United States travel restrictions can enter into your vacation plans, even if the US isn’t your destination.
If you are flying to a destination other than the US, there are two things you need to worry about:
- Stopping in the United States
- Flying over the United States
Many flights that leave Canada, for destinations in South America, Europe, Asia and Australia will make refueling stops. They often stop in cities such as Anchorage, Honolulu, Los Angeles or New York.
Crossing US airspace with a criminal record
However, you don’t need to be stopping to be denied entry to the United States. Every time a Canadian flight needs to cross US airspace, it must give the passenger list to the United States. The list is provided 72 hours before the scheduled flight. This gives US officials time to investigate the names on the list. They can then prevent certain people from flying. This is specified in Bill C-42, An Act to amend the Aeronautics Act, which was passed in 2011.
This is more likely to be a problem for people on the US no-fly list or people who have been flagged for some reason such as a warrant. However, it’s completely up to the US authorities to decide. In making their determination, the US officials have access to the CPIC database.
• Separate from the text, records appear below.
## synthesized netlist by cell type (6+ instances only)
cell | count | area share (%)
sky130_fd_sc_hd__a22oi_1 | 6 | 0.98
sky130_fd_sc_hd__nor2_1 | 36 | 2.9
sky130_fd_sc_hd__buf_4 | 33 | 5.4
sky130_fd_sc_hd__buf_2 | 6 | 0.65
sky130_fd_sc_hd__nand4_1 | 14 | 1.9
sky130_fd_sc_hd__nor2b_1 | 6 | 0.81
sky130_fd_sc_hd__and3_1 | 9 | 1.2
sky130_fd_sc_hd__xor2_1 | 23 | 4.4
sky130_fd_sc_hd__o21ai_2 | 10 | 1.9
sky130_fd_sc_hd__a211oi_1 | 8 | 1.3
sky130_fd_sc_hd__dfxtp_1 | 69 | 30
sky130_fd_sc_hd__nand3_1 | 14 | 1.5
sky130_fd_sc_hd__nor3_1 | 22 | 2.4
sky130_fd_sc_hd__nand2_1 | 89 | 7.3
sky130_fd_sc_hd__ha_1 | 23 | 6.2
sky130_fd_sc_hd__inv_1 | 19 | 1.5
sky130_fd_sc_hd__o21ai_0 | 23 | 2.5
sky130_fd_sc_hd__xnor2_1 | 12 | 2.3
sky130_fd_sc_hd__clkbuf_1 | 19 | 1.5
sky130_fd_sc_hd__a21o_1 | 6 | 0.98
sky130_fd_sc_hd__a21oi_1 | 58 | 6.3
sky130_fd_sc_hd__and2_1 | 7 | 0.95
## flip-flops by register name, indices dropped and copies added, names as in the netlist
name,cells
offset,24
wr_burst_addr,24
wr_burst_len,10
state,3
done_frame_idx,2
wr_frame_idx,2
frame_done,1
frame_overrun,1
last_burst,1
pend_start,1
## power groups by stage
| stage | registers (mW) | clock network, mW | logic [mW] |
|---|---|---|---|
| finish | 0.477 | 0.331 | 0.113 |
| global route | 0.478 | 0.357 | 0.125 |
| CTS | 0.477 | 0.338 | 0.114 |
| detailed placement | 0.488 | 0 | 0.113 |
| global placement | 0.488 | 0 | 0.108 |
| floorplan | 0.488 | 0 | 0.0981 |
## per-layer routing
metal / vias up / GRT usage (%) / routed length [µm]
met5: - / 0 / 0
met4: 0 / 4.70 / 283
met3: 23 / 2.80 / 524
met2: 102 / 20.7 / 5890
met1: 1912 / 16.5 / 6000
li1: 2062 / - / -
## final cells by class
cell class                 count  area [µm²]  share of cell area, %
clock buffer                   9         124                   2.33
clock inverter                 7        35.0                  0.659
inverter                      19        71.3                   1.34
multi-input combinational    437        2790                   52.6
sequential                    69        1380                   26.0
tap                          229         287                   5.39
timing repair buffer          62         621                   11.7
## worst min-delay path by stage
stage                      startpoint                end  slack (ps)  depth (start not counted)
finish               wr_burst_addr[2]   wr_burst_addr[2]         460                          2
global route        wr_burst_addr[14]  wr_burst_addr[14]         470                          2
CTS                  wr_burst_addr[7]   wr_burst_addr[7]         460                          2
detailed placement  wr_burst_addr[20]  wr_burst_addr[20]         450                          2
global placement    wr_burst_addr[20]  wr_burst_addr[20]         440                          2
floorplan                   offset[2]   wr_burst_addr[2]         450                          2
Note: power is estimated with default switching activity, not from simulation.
This database has information about all of the criminal records in Canada. Imagine showing up for your non-stop flight to Cancun only to be denied a boarding pass.
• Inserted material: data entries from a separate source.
==> src/rtl/four_by_two_divider_if.sv <==
// ---------------------------------------------------------------------------
// four_by_two_divider_if
// Request/result bundle for the 4-bit by 2-bit divider.
//   Start   - request to begin a division (only honoured while idle)
//   N       - 4-bit unsigned dividend, captured with an accepted Start
//   D       - 2-bit unsigned divisor, captured with an accepted Start
//   Q       - 4-bit unsigned quotient
//   R       - 2-bit unsigned remainder
//   Busy    - high while the restoring iterations are running
//   Done    - one-cycle pulse qualifying Q, R and DivZero
//   DivZero - the captured divisor was zero
// master: the requester side; slave: the divider side.
// ---------------------------------------------------------------------------
interface four_by_two_divider_if;
  logic       Start;
  logic [3:0] N;
  logic [1:0] D;
  logic [3:0] Q;
  logic [1:0] R;
  logic       Busy;
  logic       Done;
  logic       DivZero;

  modport master (
    output Start, N, D,
    input  Q, R, Busy, Done, DivZero
  );

  modport slave (
    input  Start, N, D,
    output Q, R, Busy, Done, DivZero
  );
endinterface

==> src/rtl/four_by_two_divider.sv <==
// ---------------------------------------------------------------------------
// four_by_two_divider
// Sequential restoring divider: 4-bit unsigned dividend by 2-bit unsigned
// divisor, one quotient bit per clock, MSB first.
// Ports:
//   CLK  - sole clock, rising edge
//   RST  - synchronous active-high reset
//   bus  - four_by_two_divider_if slave modport (Start/N/D in,
//          Q/R/Busy/Done/DivZero out)
// A non-zero divisor costs four RUN cycles followed by one DONE cycle; a
// zero divisor goes straight to DONE with Q=4'hF, R=0, DivZero=1.
// ---------------------------------------------------------------------------
module four_by_two_divider (
  input  logic                  CLK,
  input  logic                  RST,
  four_by_two_divider_if.slave  bus
);

  typedef enum logic [1:0] {
    IDLE = 2'd0,
    RUN  = 2'd1,
    DONE = 2'd2
  } state_t;

  state_t     state_q, state_d;
  logic [3:0] nCap_q, nCap_d;
  logic [1:0] dCap_q, dCap_d;
  logic [1:0] cnt_q, cnt_d;
  logic [1:0] rem_q, rem_d;
  logic [3:0] quo_q, quo_d;
  logic [1:0] res_q, res_d;
  logic       busy_q, busy_d;
  logic       done_q, done_d;
  logic       divZero_q, divZero_d;

  // Restoring step datapath: shift the next dividend bit into the running
  // remainder and trial-subtract the divisor. The remainder is always below
  // the divisor, so the 3-bit partial value minus the divisor fits in 2 bits.
  logic [2:0] partial;
  logic [2:0] partialSub;
  logic       fits;
  logic [1:0] remStep;

  always_comb begin
    partial    = {rem_q, nCap_q[cnt_q]};
    partialSub = partial - {1'b0, dCap_q};
    fits       = (partial >= {1'b0, dCap_q});
    remStep    = fits ? partialSub[1:0] : partial[1:0];
  end

  // Next-state and next-output logic. Busy and Done are derived from the
  // next state so that both come straight out of flops.
  always_comb begin
    state_d   = state_q;
    nCap_d    = nCap_q;
    dCap_d    = dCap_q;
    cnt_d     = cnt_q;
    rem_d     = rem_q;
    quo_d     = quo_q;
    res_d     = res_q;
    divZero_d = divZero_q;

    case (state_q)
      IDLE: begin
        if (bus.Start) begin
          nCap_d    = bus.N;
          dCap_d    = bus.D;
          divZero_d = 1'b0;
          if (bus.D == 2'd0) begin
            state_d   = DONE;
            quo_d     = 4'hF;
            res_d     = 2'd0;
            divZero_d = 1'b1;
          end else begin
            state_d = RUN;
            cnt_d   = 2'd3;
            rem_d   = 2'd0;
            // Clearing the quotient keeps not-yet-computed bits at zero.
            quo_d   = 4'd0;
            res_d   = 2'd0;
          end
        end
      end

      RUN: begin
        rem_d        = remStep;
        quo_d[cnt_q] = fits;
        if (cnt_q == 2'd0) begin
          res_d   = remStep;
          state_d = DONE;
        end else begin
          cnt_d = cnt_q - 2'd1;
        end
      end

      DONE: begin
        state_d = IDLE;
      end

      default: begin
        state_d = IDLE;
      end
    endcase

    busy_d = (state_d == RUN);
    done_d = (state_d == DONE);
  end

  // State and datapath registers; reset wins over everything, including a
  // division in flight, so an aborted run never produces a Done pulse.
  always_ff @(posedge CLK) begin
    if (RST) begin
      state_q   <= IDLE;
      nCap_q    <= 4'd0;
      dCap_q    <= 2'd0;
      cnt_q     <= 2'd0;
      rem_q     <= 2'd0;
      quo_q     <= 4'd0;
      res_q     <= 2'd0;
      busy_q    <= 1'b0;
      done_q    <= 1'b0;
      divZero_q <= 1'b0;
    end else begin
      state_q   <= state_d;
      nCap_q    <= nCap_d;
      dCap_q    <= dCap_d;
      cnt_q     <= cnt_d;
      rem_q     <= rem_d;
      quo_q     <= quo_d;
      res_q     <= res_d;
      busy_q    <= busy_d;
      done_q    <= done_d;
      divZero_q <= divZero_d;
    end
  end

  assign bus.Q       = quo_q;
  assign bus.R       = res_q;
  assign bus.Busy    = busy_q;
  assign bus.Done    = done_q;
  assign bus.DivZero = divZero_q;

endmodule

==> src/flat_wrapper.sv <==
// flat-port wrapper written by rule: the top's interface ports become plain ports
module four_by_two_divider_flat 
  (CLK, RST, bus_Start, bus_N, bus_D, bus_Q, bus_R, bus_Busy, bus_Done, bus_DivZero);
  four_by_two_divider_if bus_i ();
  input  logic CLK;
  input  logic RST;
  input wire logic [$bits(bus_i.Start)-1:0] bus_Start;
  input wire logic [$bits(bus_i.N)-1:0] bus_N;
  input wire logic [$bits(bus_i.D)-1:0] bus_D;
  output wire logic [$bits(bus_i.Q)-1:0] bus_Q;
  output wire logic [$bits(bus_i.R)-1:0] bus_R;
  output wire logic [$bits(bus_i.Busy)-1:0] bus_Busy;
  output wire logic [$bits(bus_i.Done)-1:0] bus_Done;
  output wire logic [$bits(bus_i.DivZero)-1:0] bus_DivZero;
  assign bus_i.Start = bus_Start;
  assign bus_i.N = bus_N;
  assign bus_i.D = bus_D;
  assign bus_Q = bus_i.Q;
  assign bus_R = bus_i.R;
  assign bus_Busy = bus_i.Busy;
  assign bus_Done = bus_i.Done;
  assign bus_DivZero = bus_i.DivZero;
  four_by_two_divider u_core (.CLK(CLK), .RST(RST), .bus(bus_i));
endmodule
==> config.mk <==
export PLATFORM = sky130hd
export DESIGN_NAME = four_by_two_divider_flat
export DESIGN_NICKNAME = d
export VERILOG_FILES = /design/src/rtl/four_by_two_divider_if.sv /design/src/rtl/four_by_two_divider.sv /design/src/flat_wrapper.sv
export SDC_FILE = /design/constraint.sdc
export NUM_CORES = 1
export LEC_CHECK = 0
export CORE_MARGIN = 10
export CORE_UTILIZATION = 27
export CTS_CLUSTER_DIAMETER = 120
export DETAILED_ROUTE_END_ITERATION = 6
export PLACE_DENSITY_LB_ADDON = 0.1
export SYNTH_ARGS = -nofsm -noshare
export SYNTH_HDL_FRONTEND = slang
export SYNTH_SLANG_ARGS = --single-unit
==> constraint.sdc <==
create_clock -name CLK -period 4.9 [get_ports CLK]
set_input_delay 1.47 -clock CLK [delete_from_list [all_inputs] [get_ports CLK]]
set_output_delay 1.47 -clock CLK [all_outputs]
set_load 0.01 [all_outputs]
United States travel restrictions and emergency landings
If you do make it on the plane, you should also be concerned about the possibility of an emergency landing. This could be caused by anything, such as a medical emergency, a mechanical issue or even a disruptive passenger. Once you do stop, all flight passengers will be required to go through customs. Neither the US or Canada allows “sterile landings” (landings where everyone stays on the plane) for international flights.
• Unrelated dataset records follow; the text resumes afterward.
`src/rtl/block_interleaver_if.sv`:
```
// Handshake bundle for the block interleaver: upstream symbol stream,
// downstream symbol stream and status flags.
interface block_interleaver_if #(
    parameter int unsigned W = 1
);
    logic         mode;
    logic         in_valid;
    logic         in_ready;
    logic         in_sof;
    logic [W-1:0] in_data;
    logic         out_valid;
    logic         out_ready;
    logic         out_sof;
    logic         out_eof;
    logic [W-1:0] out_data;
    logic         frame_err;
    logic [1:0]   bank_full;

    // Producer/consumer side (testbench or surrounding pipeline)
    modport master (
        output mode, in_valid, in_sof, in_data, out_ready,
        input  in_ready, out_valid, out_sof, out_eof, out_data, frame_err, bank_full
    );

    // Interleaver side
    modport slave (
        input  mode, in_valid, in_sof, in_data, out_ready,
        output in_ready, out_valid, out_sof, out_eof, out_data, frame_err, bank_full
    );
endinterface

```
`src/rtl/block_interleaver.sv`:
```
// Row/column block interleaver/deinterleaver with two ping-pong banks.
// The writer fills one bank linearly while the reader drains the other in
// permuted order; bank_full is the only handoff between the two sides.
module block_interleaver #(
    parameter int unsigned ROWS = 4,
    parameter int unsigned COLS = 4,
    parameter int unsigned W    = 1
) (
    input  logic               clk,
    input  logic               rst,
    block_interleaver_if.slave bus
);
    localparam int unsigned N  = ROWS * COLS;
    localparam int unsigned AW = $clog2(N);

    localparam logic [AW-1:0] LAST_ADDR = AW'(N - 1);
    localparam logic [AW-1:0] ROWS_M1   = AW'(ROWS - 1);
    localparam logic [AW-1:0] COLS_M1   = AW'(COLS - 1);
    localparam logic [AW-1:0] ROWS_L    = AW'(ROWS);
    localparam logic [AW-1:0] COLS_L    = AW'(COLS);
    localparam logic [AW-1:0] ONE       = AW'(1);

    typedef enum logic {W_IDLE = 1'b0, W_FILL = 1'b1} wr_state_e;
    typedef enum logic {R_IDLE = 1'b0, R_DRAIN = 1'b1} rd_state_e;

    // Storage: bank select in the first dimension
    logic [W-1:0] mem_q [2][N];

    // Writer state
    wr_state_e    wr_state_q, wr_state_d;
    logic [AW-1:0] wptr_q, wptr_d;
    logic         wbank_q, wbank_d;
    logic [1:0]   bank_mode_q, bank_mode_d;
    logic         frame_err_q, frame_err_d;
    logic         in_ready_c;
    logic         accept_c;
    logic         wr_en_c;
    logic [AW-1:0] wr_addr_c;
    logic         wr_done_c;

    // Shared flags
    logic [1:0]   bank_full_q, bank_full_d;

    // Reader state: inner/outer sub-counters replace k % L and k / L
    rd_state_e    rd_state_q, rd_state_d;
    logic         rbank_q, rbank_d;
    logic [AW-1:0] inner_q, inner_d;
    logic [AW-1:0] outer_q, outer_d;
    logic [AW-1:0] raddr_q, raddr_d;
    logic         rd_mode_c;
    logic [AW-1:0] inner_lim_c, outer_lim_c, stride_c;
    logic         rd_load_c;
    logic         rd_last_c;

    // Output register
    logic         out_valid_q, out_valid_d;
    logic         out_sof_q, out_sof_d;
    logic         out_eof_q, out_eof_d;
    logic [W-1:0] out_data_q, out_data_d;

    // Writer state register
    always_ff @(posedge clk or negedge rst) begin
        if (!rst) begin
            wr_state_q  <= W_IDLE;
            wptr_q      <= '0;
            wbank_q     <= 1'b0;
            bank_mode_q <= '0;
            frame_err_q <= 1'b0;
        end else begin
            wr_state_q  <= wr_state_d;
            wptr_q      <= wptr_d;
            wbank_q     <= wbank_d;
            bank_mode_q <= bank_mode_d;
            frame_err_q <= frame_err_d;
        end
    end

    // Writer outputs: ready depends only on registered state
    always_comb begin
        in_ready_c = 1'b1;
        if (wr_state_q == W_IDLE) begin
            in_ready_c = ~bank_full_q[wbank_q];
        end
    end

    assign accept_c = bus.in_valid & in_ready_c;

    // Writer next state: sof always restarts at addr 0 of the current bank
    always_comb begin
        wr_state_d  = wr_state_q;
        wptr_d      = wptr_q;
        wbank_d     = wbank_q;
        bank_mode_d = bank_mode_q;
        frame_err_d = 1'b0;
        wr_en_c     = 1'b0;
        wr_addr_c   = wptr_q;
        wr_done_c   = 1'b0;
        case (wr_state_q)
            W_IDLE: begin
                if (accept_c && bus.in_sof) begin
                    wr_en_c              = 1'b1;
                    wr_addr_c            = '0;
                    bank_mode_d[wbank_q] = bus.mode;
                    wptr_d               = ONE;
                    wr_state_d           = W_FILL;
                end
            end
            W_FILL: begin
                if (accept_c) begin
                    wr_en_c = 1'b1;
                    if (bus.in_sof) begin
                        frame_err_d          = 1'b1;
                        wr_addr_c            = '0;
                        bank_mode_d[wbank_q] = bus.mode;
                        wptr_d               = ONE;
                    end else if (wptr_q == LAST_ADDR) begin
                        wr_done_c  = 1'b1;
                        wbank_d    = ~wbank_q;
                        wptr_d     = '0;
                        wr_state_d = W_IDLE;
                    end else begin
                        wptr_d = wptr_q + ONE;
                    end
                end
            end
            default: wr_state_d = W_IDLE;
        endcase
    end

    // Symbol storage write port
    always_ff @(posedge clk) begin
        if (wr_en_c) begin
            mem_q[wbank_q][wr_addr_c] <= bus.in_data;
        end
    end

    // Per-bank full flags: set by writer, cleared by reader, never the same bank
    always_comb begin
        bank_full_d = bank_full_q;
        if (rd_load_c && rd_last_c) begin
            bank_full_d[rbank_q] = 1'b0;
        end
        if (wr_done_c) begin
            bank_full_d[wbank_q] = 1'b1;
        end
    end

    // Bank flag register
    always_ff @(posedge clk or negedge rst) begin
        if (!rst) begin
            bank_full_q <= '0;
        end else begin
            bank_full_q <= bank_full_d;
        end
    end

    // Reader state register
    always_ff @(posedge clk or negedge rst) begin
        if (!rst) begin
            rd_state_q <= R_IDLE;
            rbank_q    <= 1'b0;
            inner_q    <= '0;
            outer_q    <= '0;
            raddr_q    <= '0;
        end else begin
            rd_state_q <= rd_state_d;
            rbank_q    <= rbank_d;
            inner_q    <= inner_d;
            outer_q    <= outer_d;
            raddr_q    <= raddr_d;
        end
    end

    // Reader outputs: walk geometry of the bank's latched mode
    always_comb begin
        rd_mode_c   = bank_mode_q[rbank_q];
        inner_lim_c = rd_mode_c ? COLS_M1 : ROWS_M1;
        outer_lim_c = rd_mode_c ? ROWS_M1 : COLS_M1;
        stride_c    = rd_mode_c ? ROWS_L : COLS_L;
        rd_load_c   = (~out_valid_q | bus.out_ready) & bank_full_q[rbank_q];
        rd_last_c   = (inner_q == inner_lim_c) && (outer_q == outer_lim_c);
    end

    // Reader next state: addr steps by stride, wraps to the next outer index
    always_comb begin
        rd_state_d = rd_state_q;
        rbank_d    = rbank_q;
        inner_d    = inner_q;
        outer_d    = outer_q;
        raddr_d    = raddr_q;
        case (rd_state_q)
            R_IDLE:  if (rd_load_c) rd_state_d = R_DRAIN;
            R_DRAIN: if (rd_load_c && rd_last_c) rd_state_d = R_IDLE;
            default: rd_state_d = R_IDLE;
        endcase
        if (rd_load_c) begin
            if (inner_q == inner_lim_c) begin
                inner_d = '0;
                if (rd_last_c) begin
                    outer_d = '0;
                    raddr_d = '0;
                    rbank_d = ~rbank_q;
                end else begin
                    outer_d = outer_q + ONE;
                    raddr_d = outer_q + ONE;
                end
            end else begin
                inner_d = inner_q + ONE;
                raddr_d = raddr_q + stride_c;
            end
        end
    end

    // Output register next value: hold while stalled
    always_comb begin
        out_valid_d = out_valid_q;
        out_sof_d   = out_sof_q;
        out_eof_d   = out_eof_q;
        out_data_d  = out_data_q;
        if (rd_load_c) begin
            out_valid_d = 1'b1;
            out_sof_d   = (rd_state_q == R_IDLE);
            out_eof_d   = rd_last_c;
            out_data_d  = mem_q[rbank_q][raddr_q];
        end else if (bus.out_ready) begin
            out_valid_d = 1'b0;
        end
    end

    // Output register
    always_ff @(posedge clk or negedge rst) begin
        if (!rst) begin
            out_valid_q <= 1'b0;
            out_sof_q   <= 1'b0;
            out_eof_q   <= 1'b0;
            out_data_q  <= '0;
        end else begin
            out_valid_q <= out_valid_d;
            out_sof_q   <= out_sof_d;
            out_eof_q   <= out_eof_d;
            out_data_q  <= out_data_d;
        end
    end

    assign bus.in_ready  = in_ready_c;
    assign bus.out_valid = out_valid_q;
    assign bus.out_sof   = out_sof_q;
    assign bus.out_eof   = out_eof_q;
    assign bus.out_data  = out_data_q;
    assign bus.frame_err = frame_err_q;
    assign bus.bank_full = bank_full_q;

endmodule

```
`src/flat_wrapper.sv`:
```
// flat-port wrapper written by rule: the top's interface ports become plain ports
module block_interleaver_flat 
#(
    parameter int unsigned ROWS = 4,
    parameter int unsigned COLS = 4,
    parameter int unsigned W    = 1
)
  (clk, rst, bus_mode, bus_in_valid, bus_in_sof, bus_in_data, bus_out_ready, bus_in_ready, bus_out_valid, bus_out_sof, bus_out_eof, bus_out_data, bus_frame_err, bus_bank_full);
  block_interleaver_if #(.W(W)) bus_i ();
  input  logic clk;
  input  logic rst;
  input wire logic [$bits(bus_i.mode)-1:0] bus_mode;
  input wire logic [$bits(bus_i.in_valid)-1:0] bus_in_valid;
  input wire logic [$bits(bus_i.in_sof)-1:0] bus_in_sof;
  input wire logic [$bits(bus_i.in_data)-1:0] bus_in_data;
  input wire logic [$bits(bus_i.out_ready)-1:0] bus_out_ready;
  output wire logic [$bits(bus_i.in_ready)-1:0] bus_in_ready;
  output wire logic [$bits(bus_i.out_valid)-1:0] bus_out_valid;
  output wire logic [$bits(bus_i.out_sof)-1:0] bus_out_sof;
  output wire logic [$bits(bus_i.out_eof)-1:0] bus_out_eof;
  output wire logic [$bits(bus_i.out_data)-1:0] bus_out_data;
  output wire logic [$bits(bus_i.frame_err)-1:0] bus_frame_err;
  output wire logic [$bits(bus_i.bank_full)-1:0] bus_bank_full;
  assign bus_i.mode = bus_mode;
  assign bus_i.in_valid = bus_in_valid;
  assign bus_i.in_sof = bus_in_sof;
  assign bus_i.in_data = bus_in_data;
  assign bus_i.out_ready = bus_out_ready;
  assign bus_in_ready = bus_i.in_ready;
  assign bus_out_valid = bus_i.out_valid;
  assign bus_out_sof = bus_i.out_sof;
  assign bus_out_eof = bus_i.out_eof;
  assign bus_out_data = bus_i.out_data;
  assign bus_frame_err = bus_i.frame_err;
  assign bus_bank_full = bus_i.bank_full;
  block_interleaver #(.ROWS(ROWS), .COLS(COLS), .W(W)) u_core (.clk(clk), .rst(rst), .bus(bus_i));
endmodule
```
Even if you have a pardon or Record Suspension, the US government can still see your record. If you have an offence on your record that deems you ineligible to enter the US, your option is to get a US Entry Waiver. Once you have the Waiver, you should take a copy with you in case you are questioned about your admissibility to the United States at any point during the flight. Any Canadian denied entry to the US should get a waiver if they expect to return.